By R.J. Anderson //
The data used here is about a week old. My apologies for that, however not too much has changed.
You may or may not have caught some of the tweets I sent out about Tom Foley’s decision-making process and the Rays’ baserunning aptitude. If not, let me give you the rundown:
- Using Baseball-Reference, amongst other materials, I gathered each of the situations in which the Rays had a runner on second base. That includes four different base states (loaded, only on second, second and third, and first and second) as well as the varying degree of outs.
- From there, I looked at each of those situations where a single was hit. This does not separate infield singles from outfield singles, or even attempt to classify the batted ball type (i.e. a bloop single versus a frozen rope). I’m hopeful the distribution is normal, if not, oh well.
- To further the, “This is by no means a perfect analysis” points; I also did not adjust for the throwing arm or location of the fielder. Ichiro playing shallow on a ball that quickly reaches him or Johnny Damon on a ball that takes a good minute to reach his body count the same.
Here are the results:
Again, this doesn’t separate the variety of single, so a few of the categories won’t add up perfectly when you try to add the sent and stayed columns. Why? Because there are plays where the runner never even advanced to third base – think an infield single to the third baseman.
Now on to the analysis part where things get fun; after all, how do we know what a good success rate is? Well, obviously 100% is pretty nice, but without any idea of a potential breakeven point there’s no way of knowing whether Foley should be sending more runners or less. That’s why I used a Markov Chain to generate a run expectancy chart tailored for the Rays’ offense. From there, we can plug the numbers into a simple piece of algebra and find out the breakeven points.
Run expectancy of the runner staying at third = (Run expectancy of the runner going home and being safe * x) + (Run expectancy of the runner going home and being out*(1 – x))
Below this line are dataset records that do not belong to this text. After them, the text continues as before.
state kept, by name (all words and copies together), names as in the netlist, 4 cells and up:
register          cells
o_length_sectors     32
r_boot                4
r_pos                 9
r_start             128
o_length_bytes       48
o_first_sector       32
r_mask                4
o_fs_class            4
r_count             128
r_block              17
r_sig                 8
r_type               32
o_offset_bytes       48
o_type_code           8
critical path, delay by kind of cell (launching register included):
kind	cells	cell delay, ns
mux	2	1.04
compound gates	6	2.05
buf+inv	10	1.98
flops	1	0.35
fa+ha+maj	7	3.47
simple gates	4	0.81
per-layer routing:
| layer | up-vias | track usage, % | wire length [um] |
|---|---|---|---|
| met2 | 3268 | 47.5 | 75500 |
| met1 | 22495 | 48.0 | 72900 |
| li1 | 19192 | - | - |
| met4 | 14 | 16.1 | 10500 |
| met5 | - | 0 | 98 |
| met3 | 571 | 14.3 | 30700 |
Simply solve for x after inputting the RE and you’ll get the breakeven point. One more caveat about this process: I assumed that only our runner would advance an extra base. That means, on a single with a runner on first and second, only the runner on second is advancing to or past third. Again, this isn’t meant to be a perfect analysis.
Below you’ll see the situations with the breakeven points supplied. We still need one piece of information to really confirm/deny whether Foley does a good job. That piece of data is how often he sends his runners relative to other teams. Having a high success rate is great – it really is – but it’s not always the point. It could mean that Foley simply sends his runners only when they have a 95%+ shot at scoring and that would be the wrong play.
Take the situation _2_ with 2 outs. Foley has successfully sent 19 runners who each scored. That’s 100% success rate that far, far exceeds the necessary breakeven point. Maybe Foley should’ve sent those other five, right? Well, as it turns out, Foley is actually one of the most aggressive third base coaches in baseball. As a team, Tampa Bay sees their runners go from second to home more often than all but Colorado, St. Louis, and the Dodgers.
In an optimal world, third base coaches would send their runners until the breakeven point and success rate are nearly inseparable. However, we do not live in an optimal world. In the real world, media and fan perception – not to mention player perception – shift coaches and managers into a shell-like fixation on tradition and the accepted norms. The Rays are generally all about breaking that shell and Foley does a nice job. There might be a reason the Pittsburgh Pirates were interested in him as a manager a few years ago after all.